**Exercise prompt**
Copy exactly the lines of the material below that run from the one containing "wire add_sub_carry;" through the one containing "a_shift <= 130'h0;". Copy no other lines.
------
==> inputs of run a <==
## SequentialNonrestoringDivider128Bit
module SequentialNonrestoringDivider128Bit(
    input [127:0] dividend_q,
    input [127:0] divisor_m,
    input clk,
	 input reset_n,
    output [127:0] quotient,
	 output [127:0] remainder,
	 output done
    );
Settings: LEC_CHECK=0, CAP_MARGIN=20, CORE_MARGIN=2, CORE_UTILIZATION=63, CTS_CLUSTER_DIAMETER=32, CTS_CLUSTER_SIZE=35, SETUP_SLACK_MARGIN=1.18, SLEW_MARGIN=20; clock period 3.96 ns.
run.sh (not shown) runs the stock make flow with config.mk's settings and CLKGATE_MAP_FILE=.
==> run b (differences from run a) <==
CORE_UTILIZATION = 68   (was 63)
CTS_CLUSTER_DIAMETER = not set   (was 32)
SETUP_SLACK_MARGIN = not set   (was 1.18)
==> flow/constraint.sdc (replaced) <==
create_clock -name core_clock -period 4.44 [get_ports {clk}]
set_input_delay 0.8880 -clock core_clock [delete_from_list [all_inputs] [get_ports {clk}]]
set_output_delay 0.8880 -clock core_clock [all_outputs]
set_load 0.01 [all_outputs]
==> run c (differences from run a) <==
ABC_AREA = 1   (was not set)
CORE_ASPECT_RATIO = 0.5   (was not set)
CORE_UTILIZATION = 71   (was 63)
CTS_CLUSTER_DIAMETER = 374   (was 32)
CTS_CLUSTER_SIZE = 99   (was 35)
PLACE_DENSITY = 0.42   (was not set)
SETUP_SLACK_MARGIN = 1.21   (was 1.18)
TNS_END_PERCENT = 15   (was not set)
==> flow/constraint.sdc (replaced) <==
create_clock -name core_clock -period 4.28 [get_ports {clk}]
set_input_delay 0.8560 -clock core_clock [delete_from_list [all_inputs] [get_ports {clk}]]
set_output_delay 0.8560 -clock core_clock [all_outputs]
set_load 0.01 [all_outputs]
==> comparison table <==
quantity                                                                             run b                      run c                      run a
Average size of a mapped cell                                                     9.49 um2                   9.20 um2                   9.49 um2
Net count after synthesis                                                            2,832                      2,928                      2,832
Mux frac, synth                                                                     0.187%                         0%                     0.187%
Worst slack after detailed placement                                             -0.874 ns                  -0.209 ns                   -1.21 ns
Post-detail-place hpwl                                                           53,300 um                  45,400 um                  48,600 um
Total die size                                                                  32,800 um2                 31,900 um2                 35,400 um2
Adder and majority gate portion of the synthesized area                              21.2%                      21.0%                      21.2%
Hold-fix buffers at CTS                                                                  -                          0                          0
Post-Synth XOR/XNOR Area                                                             8.16%                      7.96%                      8.16%
Count of H-tree levels built during CTS                                                  -                          1                          3
Number of different library cells in the post-synthesis netlist                         59                         45                         59
Post-Synth Simple-Gate Area                                                          11.8%                      13.4%                      11.8%
Status                                                           aborted with a tool error  aborted with a tool error  aborted with a tool error
Stage where the flow stopped                                          clock tree synthesis             global routing             global routing

==> delta: inputs <==
==> flow/design.v <==
`timescale 1ns / 1ps
module BlockA(
	input a,
	input b,
	input c_in,
	output s,
	output g,
	output p
	);
assign s = a ^ b ^ c_in;
assign g = a & b;
assign p = a | b;
endmodule
module BlockB(
	input c_in,
	input G_ij,
	input G_jk,
	input P_ij,
	input P_jk,
	output c_pass,
	output c_out,
	output G_out,
	output P_out
	);
assign G_out = G_jk | (P_jk & G_ij);
assign P_out = P_jk & P_ij;
assign c_pass = c_in;
assign c_out = G_ij | (P_ij & c_in);
endmodule
`timescale 1ns / 1ps
module EightBitAdder(
    input [7:0] a,
    input [7:0] b,
	 input carry_in,
    output [7:0] s,
    output carry_out
    );
		wire c [0:14];
		wire g [0:14];
		wire p [0:14];
		assign c[14] = carry_in;
		assign carry_out = g[14]|(p[14]&carry_in);
		generate
		genvar i;
			for(i = 0; i<8; i = i+1)
			begin: Block_Generator
				BlockA A(
					.a(a[i]),
					.b(b[i]),
					.s(s[i]),
					.g(g[i]),
					.p(p[i]),
					.c_in(c[i])
					);
				if	(i < 7)
					BlockB B(
						.c_in(c[i+8]),
						.c_pass(c[2*i]),
						.c_out(c[2*i+1]),
						.G_ij(g[2*i]),
						.G_jk(g[2*i+1]),
						.G_out(g[i+8]),
						.P_ij(p[2*i]),
						.P_jk(p[2*i+1]),
						.P_out(p[i+8])
						);
			end
		endgenerate
endmodule
`timescale 1ns / 1ps
module AddSubCLA129Bits(
		input [128:0] a,
		input [128:0] b,
		input add_sub,
		output [128:0] s,
		output carry_out
		);
		wire c [0:254];
		wire g [0:254];
		wire p [0:254];
		wire b_add_sub [128:0];
		wire [1:0] g_con, p_con;
		wire c_con;
		assign carry_out = (g_con[1]|(p_con[1]&add_sub))^add_sub;
		generate
		genvar i;
			for(i = 0; i<129; i = i+1)
			begin: Block_Generator
				if (i < 128)
					BlockA A(
						.a(a[i]),
						.b(b_add_sub[i]),
						.s(s[i]),
						.g(g[i]),
						.p(p[i]),
						.c_in(c[i])
						);
				if	(i < 127)
					BlockB B(
						.c_in(c[i+128]),
						.c_pass(c[2*i]),
						.c_out(c[2*i+1]),
						.G_ij(g[2*i]),
						.G_jk(g[2*i+1]),
						.G_out(g[i+128]),
						.P_ij(p[2*i]),
						.P_jk(p[2*i+1]),
						.P_out(p[i+128])
						);
				assign b_add_sub[i] = b[i]^add_sub;
			end
		endgenerate
		BlockA LastBit_A(
			.a(a[128]),
			.b(b_add_sub[128]),
			.s(s[128]),
			.g(g_con[0]),
			.p(p_con[0]),
			.c_in(c_con)
			);
		BlockB B_08(
			.c_in(add_sub),
			.c_pass(c[254]),
			.c_out(c_con),
			.G_ij(g[254]),
			.G_jk(g_con[0]),
			.G_out(g_con[1]),
			.P_ij(p[254]),
			.P_jk(p_con[0]),
			.P_out(p_con[1])
			);
endmodule
`timescale 1ns / 1ps
module SequentialNonrestoringDivider128Bit(
    input [127:0] dividend_q,
    input [127:0] divisor_m,
    input clk,
	 input reset_n,
    output [127:0] quotient,
	 output [127:0] remainder,
	 output done
    );
	parameter [2:0] 	START = 3'b000,
							SHIFT = 3'b001,
							ACCUM = 3'b010,
							FIX_REMAINDER = 3'b011,
							DONE = 3'b100;
	reg [2:0] state;
	reg [7:0] count;
	reg [127:0] q_shift;
	reg [129:0] a_shift;
	reg add_sub_control;
	wire [129:0] add_sub_out;
	wire [7:0] count_plusone;
	EightBitAdder count_inc (
		.a(count),
		.b(8'b0),
		.carry_in(1'b1),
		.s(count_plusone),
		.carry_out()
		);
	wire add_sub_carry;
	AddSubCLA129Bits add_sub (
		.a(a_shift[128:0]), 
		.b({1'b0, divisor_m}), 
		.add_sub(add_sub_control), 
		.s(add_sub_out[128:0]), 
		.carry_out(add_sub_carry)
		);
	assign add_sub_out[129] = a_shift[129] ^ add_sub_carry;
	always @(posedge clk or negedge reset_n)
	begin
		if (!reset_n) 
			state <= START;
		else
		begin
			case (state)
				START: 			begin
									q_shift <= dividend_q;
									a_shift <= 130'h0;
									add_sub_control <= 1;
									count <= 8'h00;
									state <= SHIFT;
									end
				SHIFT: 			begin
									count <= count + 1;
									{a_shift, q_shift} <= {a_shift[128:0], q_shift, 1'b0};
									state <= ACCUM;
									end
				ACCUM:			begin
									a_shift <= add_sub_out[129:0];
									if (add_sub_out[129])
										begin
										add_sub_control <= 0;
										q_shift[0] <= 0;
										end
									else
										begin
										add_sub_control <= 1;
										q_shift[0] <= 1;
										end
									state <= (count == 8'b10000000)? FIX_REMAINDER : SHIFT;
									end
				FIX_REMAINDER:	begin
									if (a_shift[129])
										begin
										add_sub_control <= 0;
										a_shift <= add_sub_out[129:0];
										state <= FIX_REMAINDER;
										end
									else
										begin
										state <= DONE;
										end
									end
				DONE:				begin
									state <= DONE;
									end
			endcase
		end
	end
	assign done = state[2];
	assign quotient = q_shift;
	assign remainder = a_shift[127:0];
endmodule
Setup of v17:
==> flow/design.v (excerpt) <==
module gioco(
	i_ani_stb,														 
	i_clk,															 
	i_rst,															 
	i_animate,														 
	i_dx, 															 
	i_sx,																 
	i_start,															 
	o_x1_pal, o_x2_pal,											 
	o_y1_pal, o_y2_pal,
	o_x1_nav, o_x2_nav,											 
	o_y1_nav, o_y2_nav,
	bri1,bri2,bri3,bri4,bri5,bri6,bri7,bri8,bri9,bri10, 
	ok, ko,															 
	ff_life															 
);
input i_ani_stb, i_clk, i_rst, i_animate, i_dx, i_sx, i_start;
output [9:0] o_x1_pal, o_x2_pal, o_y1_pal, o_y2_pal, o_x1_nav, o_x2_nav, o_y1_nav, o_y2_nav;
output reg bri1,bri2,bri3,bri4,bri5,bri6,bri7,bri8,bri9,bri10;
output reg ok,ko;												
output [1:0] ff_life;
wire ff_bri1, ff_bri2, ff_bri3, ff_bri4,ff_bri5, ff_bri6, ff_bri7, ff_bri8,ff_bri9, ff_bri10;
wire [9:0] ff_x_nav,ff_y_nav,ff_x_pal,ff_y_pal;	
wire ff_x_dirpal,ff_y_dirpal;							
wire [3:0] ff_brick;
wire [1:0] ff_red1,ff_red2,ff_red3,ff_red4;
wire [1:0] ff_blue5,ff_blue6,ff_blue7;
parameter H_SIZE_BRI = 10'd 32;					 
parameter L_SIZE_BRI = 10'd 10; 					 
parameter H_SIZE_NAV = 10'd 32; 					 
parameter L_SIZE_NAV = 10'd 3;  					 
parameter IX_NAV = 10'd 320;						 
parameter IY_NAV = 10'd 470;						 
parameter D_WIDTH = 10'd 640; 				 	 
parameter D_HEIGHT = 10'd 480;					 
parameter H_SIZE_PAL = 10'd 2;					 
parameter IX_PAL = 10'd 320;						 
parameter IY_PAL = 10'd 460;						 
parameter VITE = 2'd 3;								 
  ...
For scale: ~2,000 cells after synthesis, ~77 flip-flops, about 100 I/O pins.
==> flow/config.mk <==
export PLATFORM = sky130hd
export DESIGN_NAME = gioco
export DESIGN_NICKNAME = gioco
export VERILOG_FILES = /design/flow/design.v
export SDC_FILE = /design/flow/constraint.sdc
export NUM_CORES = 4
export LEC_CHECK = 0
export CAP_MARGIN = 35
export CORE_MARGIN = 2
export CORE_UTILIZATION = 50
export CTS_CLUSTER_SIZE = 21
export MIN_ROUTING_LAYER = met1
export PLACE_DENSITY_LB_ADDON = 0.1
export SLEW_MARGIN = 20
==> flow/constraint.sdc <==
create_clock -name core_clock -period 15.2 [get_ports {i_clk}]
set_input_delay 3.0400 -clock core_clock [delete_from_list [all_inputs] [get_ports {i_clk}]]
set_output_delay 3.0400 -clock core_clock [all_outputs]
set_load 0.01 [all_outputs]
run.sh (not shown) runs the stock make flow with config.mk's settings and CLKGATE_MAP_FILE=.
v17 finished every stage; the final checks, however, were not passed, the failures being setup timing.
> inputs changed (v17 -> v57)
- a change of PLACE_DENSITY_LB_ADDON from 0.1 to 0.16
- a change of CORE_MARGIN from 2 to 10
- an added TNS_END_PERCENT of 20
- an added ABC_AREA of 1
- an added CTS_CLUSTER_DIAMETER of 177
- a change of CTS_CLUSTER_SIZE from 21 to 92
Notes after the runs:
- v57 had finished all stages when the layout checks came back failing, citing setup timing.
- In the flow results for v57 and v17, the global-route usage is larger on v17.
- Of the two candidates, v17 has the better net switching power and v57 the worse one.
- Compared with v17, v57 shows number of instances in the synthesized netlist higher by 611.
Modified inputs, v20 compared to v57
- an added SETUP_SLACK_MARGIN of -1.5
- a change of CORE_MARGIN from 10 to 2
- a change of PLACE_DENSITY_LB_ADDON from 0.16 to 0.1
- a change of CTS_CLUSTER_DIAMETER from 177 to 307
- a deleted TNS_END_PERCENT that had been 20
- a change of CTS_CLUSTER_SIZE from 92 to 21
==> results <==
- Final checks on v20, whose flow otherwise completed, came back failing, citing setup timing.
- v20 against v57: cell count has increased, non-clock buffer count has increased, starting density of the core has remained practically unchanged.
- Relative to v57, number of gates given a new drive strength after cts increased by 300% in v20.
- As far as synthesized area divided by synthesized cell count goes, v20 and v57 are indistinguishable; the numbers are identical.
- When v20 is set beside v57, its proportion of power drawn by flip-flops and latches turns out to be 1.6 points smaller.
The following lists how v44 was set up differently from v20:
- putting CELL_PAD_IN_SITES_DETAIL_PLACEMENT at 1 where nothing was set
- swapping -1.5 for 1.92 in SETUP_SLACK_MARGIN
- clearing ABC_AREA, which used to be 1
- swapping 50 for 62 in CORE_UTILIZATION
- swapping 35 for 20 in CAP_MARGIN
- clearing CTS_CLUSTER_DIAMETER, which used to be 307
Results
- As for a clean layout from v20 and v44, there is none.
- What ended v44 was a tool error in detailed placement; the run never finished.
- v20 finished all stages; however, its layout fails the closing checks, the failures being setup timing.
- Xor-xnor portion of the synthesized cell area sits higher in v44 than in v20.
- Re row count: v44 is 8 down on v20.
- Area figure in the yosys stat output: lower on v44
- Chip footprint went down by more than 10% going from v20 to v44.

---

Starting RTL as in the previous note.
// gioco
module gioco(
	i_ani_stb,														 
	i_clk,															 
	i_rst,															 
	i_animate,														 
	i_dx, 															 
	i_sx,																 
	i_start,															 
	o_x1_pal, o_x2_pal,											 
	o_y1_pal, o_y2_pal,
	o_x1_nav, o_x2_nav,											 
	o_y1_nav, o_y2_nav,
	bri1,bri2,bri3,bri4,bri5,bri6,bri7,bri8,bri9,bri10, 
	ok, ko,															 
	ff_life															 
);
Settings: LEC_CHECK=0, ABC_AREA=1, CAP_MARGIN=20, CORE_MARGIN=2, CORE_UTILIZATION=68, CTS_CLUSTER_DIAMETER=121, CTS_CLUSTER_SIZE=40, SLEW_MARGIN=20; clock period 14.8 ns.
The first run died in 5_1_grt.
Change:
--- a/flow/config.mk
+++ b/flow/config.mk
@@ -7,8 +7,5 @@
 export LEC_CHECK = 0
-export ABC_AREA = 1
 export CAP_MARGIN = 20
 export CORE_MARGIN = 2
-export CORE_UTILIZATION = 68
-export CTS_CLUSTER_DIAMETER = 121
-export CTS_CLUSTER_SIZE = 40
+export CORE_UTILIZATION = 9
 export SLEW_MARGIN = 20
==> flow/constraint.sdc (replaced) <==
create_clock -name core_clock -period 30.7 [get_ports {i_clk}]
set_input_delay 6.1400 -clock core_clock [delete_from_list [all_inputs] [get_ports {i_clk}]]
set_output_delay 6.1400 -clock core_clock [all_outputs]
set_load 0.01 [all_outputs]
What happened:
- The new run passed the timing, DRC and antenna checks
- area after synthesis is lower by a few percent
- die size is higher to 6.9 times its value
- synthesized cell count is lower by a quarter to a third
Change:
--- a/flow/config.mk
+++ b/flow/config.mk
@@ -9,3 +9,5 @@
 export CORE_MARGIN = 2
-export CORE_UTILIZATION = 9
+export CORE_UTILIZATION = 72
+export CTS_CLUSTER_DIAMETER = 398
+export CTS_CLUSTER_SIZE = 96
 export SLEW_MARGIN = 20
==> flow/constraint.sdc (replaced) <==
create_clock -name core_clock -period 11.9 [get_ports {i_clk}]
set_input_delay 2.3800 -clock core_clock [delete_from_list [all_inputs] [get_ports {i_clk}]]
set_output_delay 2.3800 -clock core_clock [all_outputs]
set_load 0.01 [all_outputs]
After rerunning: This time the run died in 3_5_place_dp; synthesized cell count is unchanged; synthesized area stays the same; die size goes down by well over a third.
Change:
--- a/flow/config.mk
+++ b/flow/config.mk
@@ -9,5 +9,4 @@
 export CORE_MARGIN = 2
-export CORE_UTILIZATION = 72
-export CTS_CLUSTER_DIAMETER = 398
-export CTS_CLUSTER_SIZE = 96
+export CORE_UTILIZATION = 68
+export CTS_CLUSTER_SIZE = 36
 export SLEW_MARGIN = 20
==> flow/constraint.sdc (replaced) <==
create_clock -name core_clock -period 16.2 [get_ports {i_clk}]
set_input_delay 3.2400 -clock core_clock [delete_from_list [all_inputs] [get_ports {i_clk}]]
set_output_delay 3.2400 -clock core_clock [all_outputs]
set_load 0.01 [all_outputs]
The new run ran to the end with violations: negative setup slack.
Die area goes up by a few percent.
Synthesized cell count does not change.
Area after synthesis stays the same.

---

gioco again, from the RTL that the note above started with.
Settings: LEC_CHECK=0, CAP_MARGIN=35, CORE_MARGIN=2, CORE_UTILIZATION=50, CTS_CLUSTER_DIAMETER=168, CTS_CLUSTER_SIZE=100, MIN_ROUTING_LAYER=met1, PLACE_DENSITY_LB_ADDON=0.1, SETUP_SLACK_MARGIN=4.36, SLEW_MARGIN=20; clock period 15.2 ns.
The first run ran to the end with violations: negative setup slack.
Change:
Settings changed: ABC_AREA set to 1, CORE_UTILIZATION 50 to 58, CTS_CLUSTER_DIAMETER 168 to 49, CTS_CLUSTER_SIZE 100 to 21, SETUP_SLACK_MARGIN 4.36 to unset.
=>
- The changed run finished with negative setup slack left
- total power goes up by a little under a tenth
- sequential share of layout area stays flat
- final area came out higher slightly
- hold slack degrades by 0.064 ns
- synthesized area rises by a few percent
- count of clock-buffer cells in the layout does not change
- sequential power decreases slightly
- routed wire length fell by roughly a tenth
- cell count rose by about a fifth

---

Starting RTL as in the previous note.
// gioco
module gioco(
	i_ani_stb,														 
	i_clk,															 
	i_rst,															 
	i_animate,														 
	i_dx, 															 
	i_sx,																 
	i_start,															 
	o_x1_pal, o_x2_pal,											 
	o_y1_pal, o_y2_pal,
	o_x1_nav, o_x2_nav,											 
	o_y1_nav, o_y2_nav,
	bri1,bri2,bri3,bri4,bri5,bri6,bri7,bri8,bri9,bri10, 
	ok, ko,															 
	ff_life															 
);
clock: 10.9 ns
lec_check: 0
abc_area: 1
cap_margin: 20
core_margin: 2
core_utilization: 72
cts_cluster_diameter: 349
cts_cluster_size: 21
gpl_routability_driven: 0
place_density_lb_addon: 0.02
slew_margin: 25
The baseline stopped in 3_5_place_dp, error DPL-0033.
Next try:
Settings changed: CORE_UTILIZATION 72 to 54, CTS_CLUSTER_DIAMETER 349 to unset, CTS_CLUSTER_SIZE 21 to 98, GPL_ROUTABILITY_DRIVEN 0 to unset, PLACE_DENSITY_LB_ADDON 0.02 to unset, SLEW_MARGIN 25 to 20.
Clock period 10.9 ns to 17.0 ns, I/O delays scaled along.
After rerunning: This time the run completed without violations. Area after synthesis is unchanged. Die area increases by 32%. Synthesized cell count is unchanged.
Next try:
Settings changed: ABC_AREA 1 to unset, CORE_UTILIZATION 54 to 40, CTS_CLUSTER_DIAMETER set to 386, TNS_END_PERCENT set to 15.
Clock period 17.0 ns to 24.0 ns, I/O delays scaled along.
=> Design area went down by 17%; final cell count went down by 23%; setup slack gets better by 2200 ps; count of clock-buffer cells in the layout went down by 1; first-iteration DRC count went up by 18%.
Power is estimated from default activity; no workload was simulated.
------
**Written response**
	wire add_sub_carry;
	AddSubCLA129Bits add_sub (
		.a(a_shift[128:0]), 
		.b({1'b0, divisor_m}), 
		.add_sub(add_sub_control), 
		.s(add_sub_out[128:0]), 
		.carry_out(add_sub_carry)
		);
	assign add_sub_out[129] = a_shift[129] ^ add_sub_carry;
	always @(posedge clk or negedge reset_n)
	begin
		if (!reset_n) 
			state <= START;
		else
		begin
			case (state)
				START: 			begin
									q_shift <= dividend_q;
									a_shift <= 130'h0;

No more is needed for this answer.